Precordial Lead V6

Lead V6 is the most lateral unipolar precordial lead, placed at the midaxillary line at the same horizontal level as V4 and V5. It provides a lateral left ventricular view nearly parallel to Lead I, and serves as the final lead in the standard precordial sequence.

Also known as: V6, Chest Lead 6, Precordial Lead 6

Lead Properties

Lead TypePrecordial
PlacementPositive electrode at the midaxillary line, at the same horizontal level as V4 and V5. The midaxillary line runs vertically through the midpoint of the axilla (armpit). V6 is the most posterior of the standard chest leads.
View of HeartLateral and posterolateral left ventricular wall. V6 faces the left lateral free wall from a slightly posterior angle, making it complementary to V5 for detecting lateral pathology and closely related to the lateral limb leads (I, aVL) in the territory it represents.
Clinical UseDiagnosing lateral MI (alongside V5, I, and aVL), contributing to Sokolow-Lyon LVH criteria, evaluating left bundle branch block (V6 shows the terminal R wave pattern), assessing lateral ischemia, and confirming the precordial R-wave progression endpoint.

Normal Findings

  • Tall, dominant R wave (slightly shorter than V5 in most individuals as distance from apex increases)
  • Small or absent Q wave (normal lateral septal depolarization)
  • Upright T wave
  • Narrow QRS (< 0.12 s)
  • Isoelectric ST segment
  • R-wave amplitude typically equal to or slightly less than V5

Abnormal Findings

  • ST elevation in lateral STEMI (LCx or high diagonal branch occlusion)
  • Deep Q waves indicating prior lateral MI
  • ST depression and T-wave inversion in lateral ischemia or LVH strain
  • Broad, slurred R wave in left bundle branch block
  • Broad terminal S wave in right bundle branch block
  • R wave amplitude decrease from V5 to V6 (unusual and may indicate lateral pathology)
  • Low-voltage QRS (< 5 mm) in all precordial leads suggesting effusion or subcutaneous emphysema

Frequently Asked Questions

How does V6 relate to the lateral limb leads in identifying lateral MI?

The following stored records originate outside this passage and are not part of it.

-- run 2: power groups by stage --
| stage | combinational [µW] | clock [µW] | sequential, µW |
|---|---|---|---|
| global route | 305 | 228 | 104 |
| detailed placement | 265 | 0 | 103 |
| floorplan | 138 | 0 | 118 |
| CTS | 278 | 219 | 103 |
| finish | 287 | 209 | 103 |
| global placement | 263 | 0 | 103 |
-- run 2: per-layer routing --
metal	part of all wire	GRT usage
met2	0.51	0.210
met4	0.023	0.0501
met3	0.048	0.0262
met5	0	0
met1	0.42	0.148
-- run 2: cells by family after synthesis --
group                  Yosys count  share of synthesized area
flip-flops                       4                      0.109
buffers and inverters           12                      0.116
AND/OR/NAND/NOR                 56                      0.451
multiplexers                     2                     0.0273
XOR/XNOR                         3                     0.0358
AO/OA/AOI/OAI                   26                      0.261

V6, along with V5, I, and aVL, constitutes the lateral lead group. These four leads collectively survey the lateral wall of the left ventricle — territory supplied by the left circumflex artery and its marginal branches, as well as the diagonal branches of the LAD. In a lateral STEMI, ST elevation should appear in at least two of these contiguous leads. V6 and V5 often show the most prominent ST changes in lateral STEMI, while I and aVL may show more subtle changes depending on the exact territory involved.

What does the R-wave pattern in V6 look like in left bundle branch block?

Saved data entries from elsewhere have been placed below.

==> src/rtl/qpsk_packet_writer.sv <==
// qpsk_packet_writer: QPSK TX framer, BRAM symbols -> AXI-Stream frame (P0,P1,P2,P3, zeros, Gray-mapped data).
// Define PACKET_WRITER_IDLE_FILL_EN to stream zero samples with tvalid=1 while idle.
module qpsk_packet_writer #(
   parameter int C_M00_AXIS_TDATA_WIDTH = 32,
   parameter int BRAM_BITDEPTH = 16,
   parameter int BRAM_BITWIDTH = 2,
   parameter int AMPLITUDE = 16384,
   parameter int NUM_ZEROS = 4
) (
   input  logic m00_axis_aclk,
   input  logic m00_axis_aresetn,
   input  logic m00_axis_tready,
   output logic m00_axis_tvalid,
   output logic m00_axis_tlast,
   output logic [C_M00_AXIS_TDATA_WIDTH-1:0] m00_axis_tdata,
   output logic [C_M00_AXIS_TDATA_WIDTH/8-1:0] m00_axis_tstrb,
   output logic [BRAM_BITDEPTH-1:0] bram_addr,
   output logic bram_en,
   input  logic [BRAM_BITWIDTH-1:0] bram_douta,
   input  logic start,
   input  logic [31:0] num_samples,
   input  logic [31:0] data_len,
   input  logic [31:0] preamble_p1,
   output logic busy,
   output logic done
);
`ifdef PACKET_WRITER_IDLE_FILL_EN
   localparam logic FILL = 1'b1;
`else
   localparam logic FILL = 1'b0;
`endif
   localparam logic [15:0] POS = 16'(AMPLITUDE);
   localparam logic [15:0] NEG = 16'(-AMPLITUDE);
   localparam logic [31:0] P0 = {POS, 16'h0000};
   localparam logic [31:0] ZLAST = 32'(NUM_ZEROS - 1);
   typedef enum logic [2:0] {IDLE, PRE0, PRE1, PRE2, PRE3, ZEROS, DATA} state_t;
   state_t state, state_n;
   logic [31:0] samp, samp_n, sym, sym_n, n_q, n_n, len_q, len_n, p1_q, p1_n, rd_cnt;
   logic [C_M00_AXIS_TDATA_WIDTH-1:0] tdata_n;
   logic tvalid_n, tlast_n, busy_n, done_n, go, go_n;
   logic hs, load_ok, accept, last_samp, cons, pend;
   logic [1:0] cnt, occ;
   logic [BRAM_BITWIDTH-1:0] b0, b1, head;

   function automatic logic [31:0] to_iq(input logic [BRAM_BITWIDTH-1:0] s);
      return {s[1] ? NEG : POS, s[0] ? NEG : POS};
   endfunction

   assign m00_axis_tstrb = '1;

   // The output register holds the beat described by state/samp/sym; a new beat loads when it is free.
   always_comb begin
      hs = m00_axis_tvalid && m00_axis_tready;
      load_ok = !m00_axis_tvalid || m00_axis_tready;
      accept = state == IDLE && !go && start && data_len != 32'd0;
      last_samp = samp == n_q - 32'd1;
      head = cnt != 2'd0 ? b0 : bram_douta;
      state_n = state;
      samp_n = samp;
      sym_n = sym;
      n_n = accept ? (num_samples == 32'd0 ? 32'd1 : num_samples) : n_q;
      len_n = accept ? data_len : len_q;
      p1_n = accept ? preamble_p1 : p1_q;
      go_n = go;
      busy_n = busy || accept;
      done_n = hs && m00_axis_tlast;
      tvalid_n = m00_axis_tvalid;
      tdata_n = m00_axis_tdata;
      cons = 1'b0;
      if (state == IDLE) begin
         if ((accept || go) && load_ok) begin
            state_n = PRE0;
            samp_n = '0;
            sym_n = '0;
            tvalid_n = 1'b1;
            tdata_n = P0;
            go_n = 1'b0;
         end else begin
            go_n = go || accept;
            tvalid_n = load_ok ? FILL : m00_axis_tvalid;
            tdata_n = load_ok ? '0 : m00_axis_tdata;
         end
      end else if (hs) begin
         samp_n = last_samp ? 32'd0 : samp + 32'd1;
         if (last_samp)
            case (state)
               PRE0: begin
                  state_n = PRE1;
                  tdata_n = p1_q;
               end
               PRE1: begin
                  state_n = PRE2;
                  tdata_n = P0;
               end
               PRE2: state_n = PRE3;
               PRE3: begin
                  cons = NUM_ZEROS == 0;
                  state_n = cons ? DATA : ZEROS;
                  tdata_n = cons ? to_iq(head) : '0;
               end
               ZEROS: begin
                  cons = sym == ZLAST;
                  state_n = cons ? DATA : ZEROS;
                  sym_n = cons ? 32'd0 : sym + 32'd1;
                  tdata_n = cons ? to_iq(head) : '0;
               end
               DATA: begin
                  cons = sym != len_q - 32'd1;
                  state_n = cons ? DATA : IDLE;
                  sym_n = cons ? sym + 32'd1 : 32'd0;
                  tdata_n = cons ? to_iq(head) : '0;
                  tvalid_n = cons || FILL;
                  busy_n = cons;
               end
               default: state_n = IDLE;
            endcase
      end
      tlast_n = state_n == DATA && samp_n == n_q - 32'd1 && sym_n == len_q - 32'd1;
      // At most two symbols buffered or in flight, which sustains one symbol per beat at N=1.
      occ = cnt + {1'b0, pend};
      bram_en = state != IDLE && rd_cnt < len_q && (occ < 2'd2 || cons);
      bram_addr = rd_cnt[BRAM_BITDEPTH-1:0];
   end

   always_ff @(posedge m00_axis_aclk or negedge m00_axis_aresetn)
      if (!m00_axis_aresetn) begin
         state <= IDLE;
         samp <= '0;
         sym <= '0;
         n_q <= '0;
         len_q <= '0;
         p1_q <= '0;
         rd_cnt <= '0;
         go <= 1'b0;
         busy <= 1'b0;
         done <= 1'b0;
         m00_axis_tvalid <= 1'b0;
         m00_axis_tlast <= 1'b0;
         m00_axis_tdata <= '0;
         pend <= 1'b0;
         cnt <= '0;
         b0 <= '0;
         b1 <= '0;
      end else begin
         state <= state_n;
         samp <= samp_n;
         sym <= sym_n;
         n_q <= n_n;
         len_q <= len_n;
         p1_q <= p1_n;
         rd_cnt <= state_n == IDLE ? 32'd0 : rd_cnt + {31'd0, bram_en};
         go <= go_n;
         busy <= busy_n;
         done <= done_n;
         m00_axis_tvalid <= tvalid_n;
         m00_axis_tlast <= tlast_n;
         m00_axis_tdata <= tdata_n;
         pend <= bram_en;
         cnt <= cnt + {1'b0, pend} - {1'b0, cons};
         b0 <= cons ? (cnt == 2'd2 ? b1 : bram_douta) : (pend && cnt == 2'd0 ? bram_douta : b0);
         b1 <= (cons || (pend && cnt != 2'd0)) ? bram_douta : b1;
      end
endmodule

==> config.mk <==
export PLATFORM = sky130hd
export DESIGN_NAME = qpsk_packet_writer
export DESIGN_NICKNAME = d
export VERILOG_FILES = /design/src/rtl/qpsk_packet_writer.sv
export SDC_FILE = /design/constraint.sdc
export NUM_CORES = 1
export LEC_CHECK = 0
export ABC_AREA = 1
export ABC_CLOCK_PERIOD_IN_PS = 7600
export BUFFER_PORTS_ARGS = -buffer_cell sky130_fd_sc_hd__buf_2
export CAP_MARGIN = 20
export CORE_ASPECT_RATIO = 1.2
export CORE_UTILIZATION = 60
export DETAILED_ROUTE_END_ITERATION = 12
export HOLD_SLACK_MARGIN = 0.02
export PLACE_DENSITY = 0.8
export SLEW_MARGIN = 30
export SYNTH_ARGS = -nofsm -noshare
export SYNTH_HDL_FRONTEND = slang
export SYNTH_SLANG_ARGS = --single-unit
==> constraint.sdc <==
create_clock -name m00_axis_aclk -period 7.6 [get_ports m00_axis_aclk]
set_input_delay 2.28 -clock m00_axis_aclk [delete_from_list [all_inputs] [get_ports m00_axis_aclk]]
set_output_delay 2.28 -clock m00_axis_aclk [all_outputs]
set_load 0.02 [all_outputs]
== Yosys cells after proc, flatten, opt, wreduce, memory -nomap -nowiden ==
Cells that the tools add are included.
W data, S select, Z words.

* Register bits after elaboration: 239
* Input port bits: 102
* Output and inout bits: 57
* Word-level logic and storage cells: 122

* Add/sub/neg operators: 7
* $lt $le $gt $ge: 2
* Equality and inequality tests: 14
* Mux-type cells: 49
* Reduce and logical (&&, ||, !) cells: 33

{| class="wikitable"
|+ Operators with widths
! operator !! number
|-
| $mux W32 || 19
|-
| $pmux W32 S5 || 1
|-
| $eq A32 B32 Y1 || 3
|-
| $add A32 B1 Y32 const B || 2
|-
| $pmux W32 S2 || 1
|-
| $sub A32 B1 Y32 const B || 2
|-
| $add A32 B1 Y32 || 1
|-
| $eq A32 B2 Y1 const B || 1
|-
| $logic_not A32 Y1 || 1
|-
| $lt A32 B32 Y1 || 1
|-
| $mux W16 || 2
|-
| $ne A32 B32 Y1 || 1
|-
| $reduce_bool A32 Y1 || 1
|-
| $pmux W3 S6 || 1
|-
| $mux W3 || 5
|-
| $mux W1 || 14
|-
| $eq A3 B3 Y1 const B || 4
|-
| $logic_and A1 B1 Y1 || 12
|-
| $mux W2 || 5
|-
| $reduce_bool A2 Y1 || 5
|-
| $reduce_and A4 Y1 || 2
|-
| $eq A3 B2 Y1 const B || 2
|-
| $logic_not A3 Y1 || 2
|-
| $reduce_bool A6 Y1 || 1
|-
| other kinds (11) || 16
|}

== Logic depth before layout (Yosys ltp) ==
* Word-level depth: 11
* Mapped depth: 42

== Worst setup path after synthesis ==
Ideal clock, no wire load.

* Path kind: input port to flip-flop
* Start: input m00_axis_tready
* End: register rd_cnt[30]
* Arrival: 5.991 ns
* Required time: 7.482 ns
* Setup slack: 1.491 ns
* Stages: 26
* Cells stage by stage: nand2_1 > inv_1 > nand4_2 > nor2_1 > inv_1 > a21oi_1 > ha_1 > ha_1 > nand2_1 > nor2_1 > inv_1 > nor4_1 > nand2_1 > nor2_1 > nand2_1 > nor2_1 > nand2_1 > nor2_1 > nand3_1 > nor2_1 > nand2_1 > nor4_2 > and3_1 > nand4_1 > o21bai_1 > nor2_1

* Longest elaborated chain between the ends: 7

{| class="wikitable"
|+ Ends and longest elaborated chain
! item !! RTL line !! source
|-
| from (decl) || 12 || <nowiki>input logic m00_axis_tready,</nowiki>
|-
| $logic_and A1 B1 Y1 || 53 || <nowiki>hs = m00_axis_tvalid && m00_axis_tready;</nowiki>
|-
| $mux W1 || 83 || <nowiki>end else if (hs) begin</nowiki>
|-
| $mux W1 || 70 || <nowiki>if (state == IDLE) begin</nowiki>
|-
| $logic_or A1 B1 Y1 || 121 || <nowiki>bram_en = state != IDLE && rd_cnt < len_q && (occ < 2'd2 || cons);</nowiki>
|-
| $logic_and A1 B1 Y1 || 121 ||
|-
| via bram_en || 18 || <nowiki>output logic bram_en,</nowiki>
|-
| $add A32 B1 Y32 || 151 || <nowiki>rd_cnt <= state_n == IDLE ? 32'd0 : rd_cnt + {31'd0, bram_en};</nowiki>
|-
| $mux W32 || 151 ||
|-
| to (signal assigned) || 151 ||
|-
| to (decl) || 38 || <nowiki>logic [31:0] samp, samp_n, sym, sym_n, n_q, n_n, len_q, len_n, p1_q, p1_n, rd_cnt;</nowiki>
|}

The timed path passes the listed nets, and every way through them passes these cells.
A chain may end at the register's enable or synchronous reset.

== Final worst setup path ==
* Start: register n_q[0]
* End: register rd_cnt[30]

* Longest elaborated chain between the ends: 9

{| class="wikitable"
|+ Ends and longest elaborated chain
! item !! RTL line !! source
|-
| from (decl) || 38 ||
|-
| from (signal assigned) || 148 || <nowiki>n_q <= n_n;</nowiki>
|-
| $sub A32 B1 Y32 (*) || 56 || <nowiki>last_samp = samp == n_q - 32'd1;</nowiki>
|-
| $eq A32 B32 Y1 (*) || 56 ||
|-
| $mux W1 || 85 || <nowiki>if (last_samp)</nowiki>
|-
| $mux W1 || 83 ||
|-
| $mux W1 || 70 ||
|-
| $logic_or A1 B1 Y1 || 121 ||
|-
| $logic_and A1 B1 Y1 || 121 ||
|-
| $add A32 B1 Y32 || 151 ||
|-
| $mux W32 (*) || 151 ||
|}

Every way passes the cells marked *; elsewhere a longest branch is shown, timed or not.

==> summary.txt <==
Timing
  – Rel. slew slack: 36.4%
  – Tcrit/Tclk final: 87.7%
  – Final max-slew violation count: 0
  – Fin Clk Skew: 0.0175 ns
  – FMAX: 150 MHz
  – Final Hold Viols: 0
  – Least-Margin Pin Slew: 0.953 ns
  – Worst hold slack: 0.479 ns
  – Setup ws final: 0.931 ns
  – Final Setup Violations: 0
  – Minimum clock period: 6.67 ns

Synthesis
  – Post-Syn Area per Cell: 6.34 sq um
  – Post-synth cell types: 54
  – Xor and xnor fraction of the mapped netlist area: 2.69%
  – Top cell type's share of synthesized area: 33.9%
  – Simple-gate portion of the synthesized area: 42.8%
  – Synthesized-area fraction occupied by adder cells: 2.76%
  – Syn. warnings: 0
  – Post-synthesis sequential area ratio: 33.9%
  – Leading area contributor after synthesis: dfrtp_1
  – Synth area leaders: dfrtp_1, nand2_1, inv_1, nand3_1, nor2_1
  – Dominant synthesized flop cell: dfrtp_1
  – Post-synth EDFFs: 0
  – Post-synthesis mux area share: 0.170%
  – Register bit total from synthesis: 239
  – Synth Area in Compound Gates: 7.40%
  – Mapped Area: 17,700 sq um
  – Post-Synthesis Cells: 2,787
  – Largest family of logic cells by synthesized area: simple AND/OR/NAND/NOR gates
  – Asr flop ratio synth: 100%

Pwr
  – Pwr/cell area: 158 nW/um^2
  – Max VDD drop: 0.191 mV
  – Leakage power: 0.0104 uW

Worst setup path
  – Worst path slowest cell: dfrtp_1
  – CP required: 8.09 ns
  – WS Path Type: flop to flop
  – Worst R2R Setup Slack: 0.93 ns
  – Crit path DAT: 7.16 ns
  – Worst R2R End: rd_cnt[30]
  – Reg2reg path depth: 38
  – Worst stage delay on the critical path: 0.42 ns
  – Worst R2R Start: n_q[0]
  – Crit-path max FO: 12
  – Crit. End Element: flop
  – Setup crit start kind: flop

Global routing
  – Largest net degree at the start of global routing: 142
  – Initial antenna violation count: 0
  – Gr usage total: 40.6%
  – Global-route wire length before repair: 93,600 microns
  – Vias in the first global route: 18,100
  – Total grt overflow: 0

Finish
  – Synth-to-Final Area Change: 11.2%
  – Layout cells sized above 1: 9.43%
  – FILL cells: 2,526
  – Final Util: 68.1%
  – Fin nets: 3,048
  – Most frequent cells in the layout: nand2_1, inv_1, nor2_1, nand3_1, dfrtp_1
  – Commonest non-fill, non-tap cell in the layout: nand2_1
  – Diodes inserted: 0
  – Non-Filler Instances: 3,313
  – Reg area: 5980 sq um
  – Multi-input logic area: 9900 sq um

Clock network
  – CTS Buffer Depth: 3
  – Number of setup buffers added after CTS: 0
  – H-tree levels: 1
  – CTS clock-pin slew for the worst setup and hold paths: 0.07 ns
  – # clock sinks: 239
  – CTS Root Cell: clkbuf_16
  – Num CTS Buffers: 27
  – CTS tree: done
  – Clock latency at the later pin of the worst-skew pair: 0.57 ns

Worst hold path
  – Hold depth: 2
  – Hold EP: p1_q[2]
  – Worst hold path class: flop to flop
  – Worst hold start: p1_q[2]

Floorplan
  – Die height: 190 microns
  – Core Region: 28,800 sq um
  – Die area: 30,100 sq um
  – Row count: 68
  – Die outline width: 159 microns
  – Starting Density: 61.2%
  – # IOs: 159

Drt
  – Drt total wl: 60,400 microns
  – Initial DRT Pass Iterations: 6
  – Wirelength per Cell: 18.2 microns
  – Routed Antenna Nets: 0
  – # DRC: 0
  – Initial drt markers: 1,818
  – Via density: 5.69
  – Vias after detailed routing: 18,900

Placement
  – RD Place Congestion: 1.06
  – Port Buffers: 154
  – Post-Place Cells: 3,263
  – DPL Wire Length: 46,100 microns
  – Pre-CTS WS: 0.902 ns

Outcome
  – Outcome: finished, final reports clean

Flow run
  – Max cap viols: 0
state kept, by name, indices dropped and copies added, names as in the netlist:
register and flops:
cnt 2, len_q 32, samp 32, done 1, m00_axis_tdata 32, state 3
m00_axis_tvalid 1, p1_q 32, b0 2, n_q 32, sym 32, b1 2
pend 1, rd_cnt 32, busy 1, go 1, m00_axis_tlast 1
report_power, final:
part / switching (uW) / internal [uW]
sequential: 46.2 / 1300
clock: 587 / 848
combinational: 212 / 102
area by class of cell:
type / count / area share (%)
clock buffer: 35 / 3.90
timing repair buffer: 166 / 4.50
inverter: 379 / 7.26
sequential: 239 / 30.5
tap: 385 / 2.45
multi-input combinational: 2094 / 50.4
clock inverter: 15 / 1.00
cell usage after synthesis (6+ instances only):
master	n
nand3_1	249
nor2_4	13
nor3b_1	9
nor2_2	15
inv_1	370
o21ai_0	135
xnor2_1	6
buf_4	20
nand2_2	9
ha_1	39
nor3_1	38
nand4_1	66
o21ai_1	7
nor4_1	33
inv_2	7
a21oi_1	77
nor2_1	302
nand2_1	983
dfrtp_1	239
nand3b_1	15
xor2_1	43
buf_2	9
clkbuf_1	43
critical path: cells and delay by family (launching register included):
kind,cells,cell delay [ns]
AND/OR/NAND/NOR,30,4.73
adder cells (fa/ha/maj),3,0.70
buffers and inverters,4,0.56
flip-flops,1,0.42
AO/OA/AOI/OAI,1,0.13
repair_timing:
action                                 CTS  global route
endpoints found under the hold margin    0             0
gates resized for setup                  0             1
setup endpoints to repair                0             2
hold buffers                             0             0
metrics by stage:
| step | total power, uW | setup TNS, ns | area, sq um |
|---|---|---|---|
| finish | 3100 | 0 | 19600 |
| global placement | 1660 | 0 | 18700 |
| detailed placement | 1670 | 0 | 18700 |
| global route | 3190 | -0.0198 | 19600 |
| CTS | 3090 | 0 | 19600 |
| floorplan | 1540 | 0 | 17700 |
worst max path at each step:
stage	start	end	depth (start not counted)	slack (ns)
finish	n_q[0]	rd_cnt[30]	38	0.93
global route	n_q[0]	rd_cnt[30]	36	-0.02
CTS	n_q[0]	rd_cnt[30]	36	0.86
detailed placement	m00_axis_tready	rd_cnt[30]	29	0.90
global placement	m00_axis_tready	rd_cnt[30]	29	1.07
floorplan	m00_axis_tready	rd_cnt[30]	26	1.49
routing by layer:
metal | part of all wire [%] | track usage, % | wire (microns)
met1 | 36 | 45.5 | 21700
met2 | 49 | 70.2 | 29600
met3 | 6.7 | 4.87 | 4030
met4 | 8.4 | 30.7 | 5090
met5 | 0 | 0 | 0
logic make-up after synthesis:
group,count (synthesis)
AOI/OAI and AO/OA,247
xor gates and xnor gates,51
adders and majority gates,39
buffers and inverters,457
DFF,239
muxes,3
other,1
and+or+nand+nor,1750
Power figures use the tool's default switching activity.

In left bundle branch block, V6 shows a broad, tall, monophasic R wave without a preceding Q wave, often with a notch or plateau at the peak. This reflects the delayed, cell-to-cell propagation of activation across the left ventricle rather than the normal rapid Purkinje delivery. The QRS duration is ≥ 0.12 s, and secondary ST depression and T-wave inversion in V6 are expected (concordant changes are defined by the ST segment moving opposite to the QRS; discordant changes in the same direction as the QRS raise concern for superimposed ischemia — the Smith-modified Sgarbossa criteria).

Why does R-wave amplitude sometimes decrease from V5 to V6?

A slight decrease in R-wave amplitude from V5 to V6 is common because V6 is more laterally and posteriorly positioned, moving farther from the cardiac apex and closer to the lateral chest wall. The net left ventricular vector projects most strongly toward V5's position. However, a pronounced drop in R amplitude from V5 to V6, or an unexpectedly small R wave in V6, should prompt consideration of lateral MI, electrode misplacement, or significant left ventricular dysfunction in the lateral territory. Serial comparison and clinical context are important for interpretation.

Is the Sokolow-Lyon criterion met using V5 or V6 for LVH diagnosis?

The Sokolow-Lyon criterion uses the taller R wave of either V5 or V6 added to the S wave in V1: if the sum is ≥ 35 mm, voltage criteria for LVH are met. Clinicians compare R wave amplitude in both V5 and V6 and use whichever is larger in the calculation. In some individuals the R wave is taller in V5, while in others V6 produces the taller measurement depending on cardiac rotation and electrode position. Both leads should always be measured when calculating LVH voltage criteria to ensure the criterion is correctly applied.